For a child with a 40–50+ year time horizon, a simple low-cost stock index fund is the standard recommendation. Broad market index funds like Fidelity ZERO Total Market Index Fund (FZROX) or Vanguard Total Stock Market Index Fund (VTSAX) give the child diversified exposure to thousands of companies in one holding, at minimal cost.
A target-date retirement fund — such as a "Target Date 2070 Fund" — is another option. These automatically shift from aggressive stocks toward more conservative bonds as the target year approaches, requiring zero ongoing management from you or the child.
Both approaches are appropriate for a long-horizon account. The most important decision is to invest early and invest consistently — even small amounts compound significantly over 50 years.
When Does My Child Take Full Control of the Account?
When the child reaches the age of majority in your state (18 in most states, 21 in others), the custodial arrangement ends and the account becomes theirs outright. The brokerage will typically send them a notice and require them to re-title the account in their name only.
At that point, the child can do anything they want with the account — continue investing, withdraw contributions (tax-free, penalty-free at any time), or change investments. The Roth IRA itself persists; only the custodial structure ends. You no longer have any legal authority over the funds.
This is worth discussing with your child before they reach 18. A Roth IRA is most valuable when left untouched until retirement — early withdrawals of earnings before age 59½ typically trigger income tax plus a 10% penalty.
Frequently Asked Questions
What is a custodial Roth IRA?
A Roth IRA opened and managed by a parent or guardian on behalf of a minor child. The child is the legal owner; the adult controls the account until the child reaches the age of majority (18–21, depending on state). Contributions are after-tax and grow completely tax-free.
Can my child have a Roth IRA if we use ITINs?
Yes. The child needs a taxpayer ID (SSN or ITIN) and earned income. Fidelity, Vanguard, and Schwab all accept ITINs for custodial Roth IRAs — call to open rather than using the online flow. Contributions cannot exceed the child’s earned income for the year, up to the annual IRA limit (see irs.gov for the current year limit).
What counts as earned income for a child?
Wages from a W-2 job, self-employment income from babysitting or freelance work, or legitimate wages paid by a family business for actual work performed. Allowance, gifts, interest, and dividends do not count as earned income for IRA purposes.
Why open a Roth IRA for a child instead of a 529 plan?

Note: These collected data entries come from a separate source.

==> config.mk <==
export PLATFORM = sky130hd
export DESIGN_NAME = dcache
export DESIGN_NICKNAME = d
export VERILOG_FILES = /design/src/rtl/dcache_pkg.sv /design/src/rtl/dcache.sv /design/src/rtl/dcache_ctrl.sv /design/src/rtl/dcache_data_array.sv /design/src/rtl/dcache_tag_array.sv
export SDC_FILE = /design/constraint.sdc
export NUM_CORES = 2
export LEC_CHECK = 0
export ABC_CLOCK_PERIOD_IN_PS = 15350
export BUFFER_PORTS_ARGS = -buffer_cell sky130_fd_sc_hd__buf_4
export CORE_MARGIN = 8
export CORE_UTILIZATION = 44
export CTS_CLUSTER_DIAMETER = 100
export DETAILED_ROUTE_END_ITERATION = 10
export PLACE_DENSITY_LB_ADDON = 0.05
export SYNTH_ARGS = -nofsm -noshare
export SYNTH_HDL_FRONTEND = slang
export SYNTH_SLANG_ARGS = --single-unit
==> constraint.sdc <==
create_clock -name CLK -period 15.35 [get_ports CLK]
set_input_delay 3.07 -clock CLK [delete_from_list [all_inputs] [get_ports CLK]]
set_output_delay 3.07 -clock CLK [all_outputs]
set_load 0.01 [all_outputs]
==> src/rtl/dcache_pkg.sv <==
`default_nettype none

package dcache_pkg;

  // data and address word
  localparam int WORD_W = 32;
  typedef logic [WORD_W-1:0] word_t;

  // address field widths
  localparam int TAG_W = 26;
  localparam int IDX_W = 3;

  // cache geometry
  localparam int N_SETS    = 8;
  localparam int BLK_WORDS = 2;

  // one address word, seen raw or split into fields
  // raw goes to the memory bus, fields are decoded inside the cache
  typedef union packed {
    word_t raw;
    struct packed {
      logic [TAG_W-1:0] tag;
      logic [IDX_W-1:0] idx;
      // word within the block
      logic             blkoff;
      // always zero for word accesses
      logic [1:0]       byteoff;
    } fields;
  } addr_t;

endpackage

`default_nettype wire
==> src/rtl/dcache.sv <==
`default_nettype none

module dcache
  import dcache_pkg::*;
#(
  parameter word_t COUNT_ADDR = 32'h3100
)
(
  input  wire logic  CLK,
  input  wire logic  nRST,
  // cpu side
  input  wire logic  halt,
  input  wire logic  dren,
  input  wire logic  dwen,
  input  wire addr_t daddr,
  input  wire word_t dstore,
  output logic       dhit,
  output word_t      dload,
  output logic       flushed,
  // memory side
  output logic       mem_ren,
  output logic       mem_wen,
  output word_t      mem_addr,
  output word_t      mem_store,
  input  wire word_t mem_load,
  input  wire logic  mem_wait
);

  // lookup results
  logic             hit;
  logic             hit_way;
  logic             victim_way;
  logic             victim_dirty;
  logic [TAG_W-1:0] victim_tag;
  // tag array updates
  logic             touch;
  logic             touch_dirty;
  logic             fill_done;
  logic             victim_clean;
  logic             scan_clean;
  // halt walk
  logic [IDX_W-1:0] scan_set;
  logic             scan_way;
  logic             scan_dirty;
  logic [TAG_W-1:0] scan_tag;
  // data array ports
  logic [IDX_W-1:0] wb_set;
  logic             wb_way;
  logic             wb_word;
  word_t            wb_data;
  logic             wr_en;
  logic [IDX_W-1:0] wr_set;
  logic             wr_way;
  logic             wr_word;
  word_t            wr_data;

  dcache_tag_array tags_i (
    .CLK          (CLK),
    .nRST         (nRST),
    .req_addr     (daddr),
    .hit          (hit),
    .hit_way      (hit_way),
    .victim_way   (victim_way),
    .victim_dirty (victim_dirty),
    .victim_tag   (victim_tag),
    .touch        (touch),
    .touch_dirty  (touch_dirty),
    .fill_done    (fill_done),
    .victim_clean (victim_clean),
    .scan_set     (scan_set),
    .scan_way     (scan_way),
    .scan_dirty   (scan_dirty),
    .scan_tag     (scan_tag),
    .scan_clean   (scan_clean)
  );

  // cpu read follows the hitting way
  dcache_data_array data_i (
    .CLK     (CLK),
    .nRST    (nRST),
    .rd_addr (daddr),
    .rd_way  (hit_way),
    .rd_data (dload),
    .wb_set  (wb_set),
    .wb_way  (wb_way),
    .wb_word (wb_word),
    .wb_data (wb_data),
    .wr_en   (wr_en),
    .wr_set  (wr_set),
    .wr_way  (wr_way),
    .wr_word (wr_word),
    .wr_data (wr_data)
  );

  dcache_ctrl #(
    .COUNT_ADDR (COUNT_ADDR)
  ) ctrl_i (
    .CLK          (CLK),
    .nRST         (nRST),
    .halt         (halt),
    .dren         (dren),
    .dwen         (dwen),
    .daddr        (daddr),
    .dstore       (dstore),
    .hit          (hit),
    .hit_way      (hit_way),
    .victim_way   (victim_way),
    .victim_dirty (victim_dirty),
    .victim_tag   (victim_tag),
    .scan_tag     (scan_tag),
    .scan_dirty   (scan_dirty),
    .dhit         (dhit),
    .touch        (touch),
    .touch_dirty  (touch_dirty),
    .fill_done    (fill_done),
    .victim_clean (victim_clean),
    .scan_clean   (scan_clean),
    .scan_set     (scan_set),
    .scan_way     (scan_way),
    .wb_set       (wb_set),
    .wb_way       (wb_way),
    .wb_word      (wb_word),
    .wb_data      (wb_data),
    .wr_en        (wr_en),
    .wr_set       (wr_set),
    .wr_way       (wr_way),
    .wr_word      (wr_word),
    .wr_data      (wr_data),
    .mem_ren      (mem_ren),
    .mem_wen      (mem_wen),
    .mem_addr     (mem_addr),
    .mem_store    (mem_store),
    .mem_load     (mem_load),
    .mem_wait     (mem_wait),
    .flushed      (flushed)
  );

endmodule

`default_nettype wire

==> src/rtl/dcache_ctrl.sv <==
`default_nettype none

module dcache_ctrl
  import dcache_pkg::*;
#(
  parameter word_t COUNT_ADDR = 32'h3100
)
(
  input  wire logic             CLK,
  input  wire logic             nRST,
  // cpu request
  input  wire logic             halt,
  input  wire logic             dren,
  input  wire logic             dwen,
  input  wire addr_t            daddr,
  input  wire word_t            dstore,
  // tag array lookup
  input  wire logic             hit,
  input  wire logic             hit_way,
  input  wire logic             victim_way,
  input  wire logic             victim_dirty,
  input  wire logic [TAG_W-1:0] victim_tag,
  input  wire logic [TAG_W-1:0] scan_tag,
  input  wire logic             scan_dirty,
  output logic                  dhit,
  // tag array updates
  output logic                  touch,
  output logic                  touch_dirty,
  output logic                  fill_done,
  output logic                  victim_clean,
  output logic                  scan_clean,
  output logic [IDX_W-1:0]      scan_set,
  output logic                  scan_way,
  // data array ports
  output logic [IDX_W-1:0]      wb_set,
  output logic                  wb_way,
  output logic                  wb_word,
  input  wire word_t            wb_data,
  output logic                  wr_en,
  output logic [IDX_W-1:0]      wr_set,
  output logic                  wr_way,
  output logic                  wr_word,
  output word_t                 wr_data,
  // memory bus
  output logic                  mem_ren,
  output logic                  mem_wen,
  output word_t                 mem_addr,
  output word_t                 mem_store,
  input  wire word_t            mem_load,
  input  wire logic             mem_wait,
  output logic                  flushed
);

  // one state per memory word
  localparam logic [3:0] IDLE      = 4'd0;
  localparam logic [3:0] WB0       = 4'd1;
  localparam logic [3:0] WB1       = 4'd2;
  localparam logic [3:0] FILL0     = 4'd3;
  localparam logic [3:0] FILL1     = 4'd4;
  localparam logic [3:0] SCAN      = 4'd5;
  localparam logic [3:0] FLUSH0    = 4'd6;
  localparam logic [3:0] FLUSH1    = 4'd7;
  localparam logic [3:0] STORE_CNT = 4'd8;
  localparam logic [3:0] DONE      = 4'd9;

  logic [3:0] state;
  logic [3:0] next_state;
  // frame pointer for the halt walk, {set, way}
  logic [3:0] scan_ptr;
  logic [3:0] next_scan_ptr;
  word_t      hit_count;
  // next hit is the replay of a miss
  logic       replay;
  // bus address built in the fields view
  addr_t      mem_a;

  assign scan_set = scan_ptr[3:1];
  assign scan_way = scan_ptr[0];
  assign mem_addr = mem_a.raw;

  always_comb
  begin
    next_state    = state;
    next_scan_ptr = scan_ptr;
    dhit          = 1'b0;
    touch         = 1'b0;
    touch_dirty   = 1'b0;
    fill_done     = 1'b0;
    victim_clean  = 1'b0;
    scan_clean    = 1'b0;
    // victim frame unless flushing
    wb_set        = daddr.fields.idx;
    wb_way        = victim_way;
    wb_word       = 1'b0;
    // write port defaults to fill data
    wr_en         = 1'b0;
    wr_set        = daddr.fields.idx;
    wr_way        = victim_way;
    wr_word       = 1'b0;
    wr_data       = mem_load;
    mem_ren       = 1'b0;
    mem_wen       = 1'b0;
    mem_store     = wb_data;
    mem_a.raw     = '0;
    case (state)
      IDLE:
      begin
        if (halt)
        begin
          next_state    = SCAN;
          next_scan_ptr = '0;
        end
        else if (dren || dwen)
        begin
          if (hit)
          begin
            dhit        = 1'b1;
            touch       = 1'b1;
            touch_dirty = dwen;
            // store into the hitting frame
            wr_en       = dwen;
            wr_way      = hit_way;
            wr_word     = daddr.fields.blkoff;
            wr_data     = dstore;
          end
          else if (victim_dirty)
          begin
            next_state = WB0;
          end
          else
          begin
            next_state = FILL0;
          end
        end
      end
      WB0, WB1:
      begin
        wb_word            = (state == WB1);
        mem_wen            = 1'b1;
        mem_a.fields.tag   = victim_tag;
        mem_a.fields.idx   = daddr.fields.idx;
        mem_a.fields.blkoff = wb_word;
        if (!mem_wait)
        begin
          if (state == WB1)
          begin
            victim_clean = 1'b1;
            next_state   = FILL0;
          end
          else
          begin
            next_state = WB1;
          end
        end
      end
      FILL0, FILL1:
      begin
        wr_word             = (state == FILL1);
        mem_ren             = 1'b1;
        mem_a.fields.tag    = daddr.fields.tag;
        mem_a.fields.idx    = daddr.fields.idx;
        mem_a.fields.blkoff = wr_word;
        wr_en               = !mem_wait;
        if (!mem_wait)
        begin
          if (state == FILL1)
          begin
            // held request hits back in idle
            fill_done  = 1'b1;
            next_state = IDLE;
          end
          else
          begin
            next_state = FILL1;
          end
        end
      end
      SCAN:
      begin
        if (scan_dirty)
        begin
          next_state = FLUSH0;
        end
        else if (scan_ptr == 4'hf)
        begin
          next_state = STORE_CNT;
        end
        else
        begin
          next_scan_ptr = scan_ptr + 4'd1;
        end
      end
      FLUSH0, FLUSH1:
      begin
        wb_set              = scan_set;
        wb_way              = scan_way;
        wb_word             = (state == FLUSH1);
        mem_wen             = 1'b1;
        mem_a.fields.tag    = scan_tag;
        mem_a.fields.idx    = scan_set;
        mem_a.fields.blkoff = wb_word;
        if (!mem_wait)
        begin
          if (state == FLUSH1)
          begin
            scan_clean = 1'b1;
            // last frame goes straight to the count store
            if (scan_ptr == 4'hf)
            begin
              next_state = STORE_CNT;
            end
            else
            begin
              next_scan_ptr = scan_ptr + 4'd1;
              next_state    = SCAN;
            end
          end
          else
          begin
            next_state = FLUSH1;
          end
        end
      end
      STORE_CNT:
      begin
        mem_wen   = 1'b1;
        mem_a.raw = COUNT_ADDR;
        mem_store = hit_count;
        if (!mem_wait)
        begin
          next_state = DONE;
        end
      end
      default:
      begin
        // parked until reset
        next_state = DONE;
      end
    endcase
  end

  always_ff @(posedge CLK, negedge nRST)
  begin
    if (!nRST)
    begin
      state     <= IDLE;
      scan_ptr  <= '0;
      hit_count <= '0;
      replay    <= 1'b0;
      flushed   <= 1'b0;
    end
    else
    begin
      state    <= next_state;
      scan_ptr <= next_scan_ptr;
      // replayed request is not counted again
      if (dhit && !replay)
      begin
        hit_count <= hit_count + 1'b1;
      end
      if (fill_done)
      begin
        replay <= 1'b1;
      end
      else if (dhit)
      begin
        replay <= 1'b0;
      end
      if (state == STORE_CNT && !mem_wait)
      begin
        flushed <= 1'b1;
      end
    end
  end

  assert property (@(posedge CLK) disable iff (!nRST) !(mem_ren && mem_wen));

  // once flushed the cache stays parked
  assert property (@(posedge CLK) disable iff (!nRST) flushed |=> flushed);

endmodule

`default_nettype wire

==> src/rtl/dcache_data_array.sv <==
`default_nettype none

module dcache_data_array
  import dcache_pkg::*;
(
  input  wire logic             CLK,
  input  wire logic             nRST,
  // cpu read port
  input  wire addr_t            rd_addr,
  input  wire logic             rd_way,
  output word_t                 rd_data,
  // writeback read port
  input  wire logic [IDX_W-1:0] wb_set,
  input  wire logic             wb_way,
  input  wire logic             wb_word,
  output word_t                 wb_data,
  // single write port, cpu store or fill
  input  wire logic             wr_en,
  input  wire logic [IDX_W-1:0] wr_set,
  input  wire logic             wr_way,
  input  wire logic             wr_word,
  input  wire word_t            wr_data
);

  // set, way, word within block
  word_t [N_SETS-1:0][1:0][BLK_WORDS-1:0] blocks;

  // both reads are combinational
  assign rd_data = blocks[rd_addr.fields.idx][rd_way][rd_addr.fields.blkoff];
  assign wb_data = blocks[wb_set][wb_way][wb_word];

  always_ff @(posedge CLK, negedge nRST)
  begin
    if (!nRST)
    begin
      blocks <= '0;
    end
    else if (wr_en)
    begin
      blocks[wr_set][wr_way][wr_word] <= wr_data;
    end
  end

endmodule

`default_nettype wire

==> src/rtl/dcache_tag_array.sv <==
`default_nettype none

module dcache_tag_array
  import dcache_pkg::*;
(
  input  wire logic             CLK,
  input  wire logic             nRST,
  input  wire addr_t            req_addr,
  output logic                  hit,
  output logic                  hit_way,
  output logic                  victim_way,
  output logic                  victim_dirty,
  output logic [TAG_W-1:0]      victim_tag,
  input  wire logic             touch,
  input  wire logic             touch_dirty,
  input  wire logic             fill_done,
  input  wire logic             victim_clean,
  input  wire logic [IDX_W-1:0] scan_set,
  input  wire logic             scan_way,
  output logic                  scan_dirty,
  output logic [TAG_W-1:0]      scan_tag,
  input  wire logic             scan_clean
);

  // tag storage written only on fill
  logic [N_SETS-1:0][1:0][TAG_W-1:0] tags;
  // per frame control bits
  logic [N_SETS-1:0][1:0] valid_q;
  logic [N_SETS-1:0][1:0] dirty_q;
  // one bit per set naming the way to replace next
  logic [N_SETS-1:0]      lru_q;

  logic [IDX_W-1:0] req_idx;
  logic [TAG_W-1:0] req_tag;
  logic [1:0]       way_hit;

  assign req_idx = req_addr.fields.idx;
  assign req_tag = req_addr.fields.tag;

  // compare against both ways of the set
  assign way_hit[0] = valid_q[req_idx][0] && (tags[req_idx][0] == req_tag);
  assign way_hit[1] = valid_q[req_idx][1] && (tags[req_idx][1] == req_tag);

  assign hit     = |way_hit;
  assign hit_way = way_hit[1];

  // victim is whatever the lru bit points at
  assign victim_way   = lru_q[req_idx];
  assign victim_dirty = dirty_q[req_idx][victim_way];
  assign victim_tag   = tags[req_idx][victim_way];

  // halt walk view
  assign scan_dirty = dirty_q[scan_set][scan_way];
  assign scan_tag   = tags[scan_set][scan_way];

  always_ff @(posedge CLK)
  begin
    if (fill_done)
    begin
      tags[req_idx][victim_way] <= req_tag;
    end
  end

  always_ff @(posedge CLK, negedge nRST)
  begin
    if (!nRST)
    begin
      valid_q <= '0;
      dirty_q <= '0;
      lru_q   <= '0;
    end
    else
    begin
      // hit makes the other way the next victim
      if (touch)
      begin
        lru_q[req_idx] <= ~hit_way;
        if (touch_dirty)
        begin
          dirty_q[req_idx][hit_way] <= 1'b1;
        end
      end
      if (fill_done)
      begin
        valid_q[req_idx][victim_way] <= 1'b1;
      end
      // victim written back
      if (victim_clean)
      begin
        dirty_q[req_idx][victim_way] <= 1'b0;
      end
      // frame flushed during halt
      if (scan_clean)
      begin
        dirty_q[scan_set][scan_way] <= 1'b0;
      end
    end
  end

  // fills only replace a missing tag so no set holds one twice
  assert property (@(posedge CLK) disable iff (!nRST) !(way_hit[0] && way_hit[1]));

endmodule

`default_nettype wire

==> results.cfg <==
[floorplan]
fp.coreArea_um2 = 182000
initial_core_util_pct = 44.1
die_y_um = 443
die_w_um = 443
io_pins = 202
dieArea_um2 = 196000
num_rows = 157

[grt]
use_met2_pct = 51.2
grt_max_degree = 153
grt_use_met3_pct = 5.72
grt_usage_pct = 32.8
grt.busiest_layer = met2
grt_pass1_vias = 63222
use_met1_pct = 43.5
grt_first_pass_wirelength_um = 474000
overflow = 0
antenna_found_initial = 21

[yosys]
synthFlopType = dfrtp_1
synth.distinct_cells = 88
synth_top_area_cell = dfrtp_1
syn_area_per_cell_um2 = 10.8
synthCells = 7412
synth_edf_count = 416
ys_warn_count = 0
yosys-top-cells-area = dfrtp_1 34%, edfxtp_1 16%, mux2_2 11%, nand2_1 6.3%, a22oi_1 2.8%
ys_seq_area_share_pct = 50.0
synth.top_cell.area_share_pct = 34.5
yosys.cell_count.top_type = nand2_1
ys_async_sr_fraction_pct = 72.7
synth_common_cells = 1,357 x nand2_1, 1,106 x dfrtp_1, 777 x mux2_2
ys_ff_latch = 1522
synth_area_um2 = 80300

[pwr]
p_per_area_nw_per_um2 = 120
p_leak_uw = 0.0373
p_total_uw = 10700
peakVddDrop_v = 0.0000976

[cells_and_area]
multi_input_area_um2 = 37500
syn2layout_area_growth_pct = 11.5
nets = 7384
fin_util_pct = 49.1
area.sequential_um2 = 40200
nFillCells = 16634
drive_gt1_share_pct = 22.0

[route]
vias = 65199
drt_iter0_markers = 7647
routed_wl_um = 333000
ant_nets = 0
drc_errors = 0
firstDrtPassIters = 6
wire_per_inst_um = 34.0
viasPerCell = 6.64

[clocking]
cts.path.max_buffers = 3
clock_latency_ns = 0.85
cts-htree-levels = 4
cts_setup_buffers = 0
clk_pin_slew_ns = 0.06
holdBufCountCts = 0
cts.repair.resized = 0
cts-root-buf = clkbuf_16
cts_buffers = 174
cts_tree = built
cts.sinks = 1522

[timing]
tightest_slew_ns = 1.39
tns_ns = 0
finalClockSkew_ns = 0.0586
slew_violations = 0
slew_headroom_pct = 7.06
holdWs_ns = 0.462
fin_ws_ns = 2.99
grt_setup_unrepaired = no
finalCritPeriodShare_pct = 80.5
clock.fmax_mhz = 80.9
finalSetupViolations = 0
period_needed_ns = 12.36
hold_viol = 0

[place]
globalplace.congestion = 0.912
dpl_worst_slack_ns = 3.29
post-dp-hpwl_um = 190000
io_buffer_count = 197

[critical_path]
cp_cell_sequence = buf_6, buf_12, nand2_1, o22ai_1, or3_1, and4b_1, nand4_1, or4b_4, buf_4, o211ai_1, o21ai_0, o21ai_0, buf_4
critical_path_class = input pin to primary output
critPathMaxFanout = 71
end_kind = primary output
reg2reg_slack_ns = 8.96
required_ns = 12.28
ff2ff_path_depth = 11
startpoint_type = input pin
max_stage_delay_ns = 0.93
reg2reg_to = data_i.blocks[154]
r2r_start = tags_i.tags[364]
crit_path_top_delay_cell = nand2_1
cp_data_arrival_time_ns = 9.29

[status]
outcome = complete, no violations

[hold_path]
worstHoldEndpoint = tags_i.valid_q[1]
hold_depth = 1
worstHoldPathType = flip-flop to flip-flop
min_from = tags_i.valid_q[1]

[run]
maxCapViolCount = 0
metal layers:
metal / wire, um / up-vias / share of wire (%)
met5: 57 / - / 0.017
met4: 21300 / 8 / 6.4
met3: 27000 / 883 / 8.1
met2: 151000 / 3467 / 45
met1: 134000 / 33384 / 40
li1: - / 27457 / -
state kept, by name (all words and copies together), names as in the netlist:
signal,cells
ctrl_i.replay,1
ctrl_i.hit_count,32
ctrl_i.state,4
tags_i.tags,416
data_i.blocks,1024
tags_i.dirty_q,16
ctrl_i.scan_ptr,4
ctrl_i.flushed,1
tags_i.lru_q,8
tags_i.valid_q,16
power breakdown:
part / internal [uW] / switching (uW) / total, uW
Sequential: 4450 / 233 / 4680
Combinational: 690 / 1150 / 1840
Clock: 2460 / 1770 / 4220
Total: 7590 / 3150 / 10700
worst max-delay path, delay by kind of cell:
family          cells  cell delay, ns
simple gates        5            2.52
buf+inv             4            1.82
compound gates      4            1.69
cell type report:
cell class	instances	share of cell area [%]
Inverter	17	0.0740
Clock buffer	264	5.82
Antenna cell	11	0.0307
Multi-Input combinational cell	5189	41.9
Clock inverter	48	0.581
Timing Repair Buffer	376	3.44
Sequential cell	1522	44.9
Tap cell	2385	3.33
logic make-up after synthesis:
group                      share of synthesized area (%)
and+or+nand+nor                                     12.5
other                                            0.00467
xor gates and xnor gates                           0.687
DFF                                                 50.0
muxes                                               18.8
AOI/OAI and AO/OA                                   14.2
adders and majority gates                         0.0311
buffers and inverters                               3.75
worst max path at each step:
stage / start / endpoint / depth (start not counted)
2_1_floorplan: daddr[5] / mem_store[0] / 19
3_5_place_dp: daddr[4] / dload[2] / 14
6_report: daddr[3] / dload[27] / 13
4_1_cts: daddr[4] / dload[2] / 14
5_1_grt: daddr[4] / dload[27] / 14
3_3_place_gp: daddr[4] / dload[2] / 14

A 529 plan is restricted to education expenses; a Roth IRA can be used for anything in retirement. If your child does not attend college, a 529’s earnings face tax and a 10% penalty on non-qualified withdrawals. A Roth IRA’s contributions can be withdrawn at any time penalty-free, and earnings are tax-free in retirement. Note: since 2024, you can also roll up to $35,000 of unused 529 funds into a Roth IRA for the beneficiary.
Can a parent contribute to a child’s Roth IRA out of the parent’s own money?
Yes — as long as the contribution does not exceed the child’s earned income for the year. The money does not need to physically come from the child’s paycheck. If your child earned $3,000 babysitting, you can deposit $3,000 into their Roth IRA from your own account; the child’s earned income is what justifies the contribution.
What happens to the custodial Roth IRA when my child turns 18?
The account becomes the child’s outright. The brokerage will re-title it in the child’s name and remove the custodial arrangement. The Roth IRA itself continues — only the custodial structure ends. The child then controls all investment and withdrawal decisions.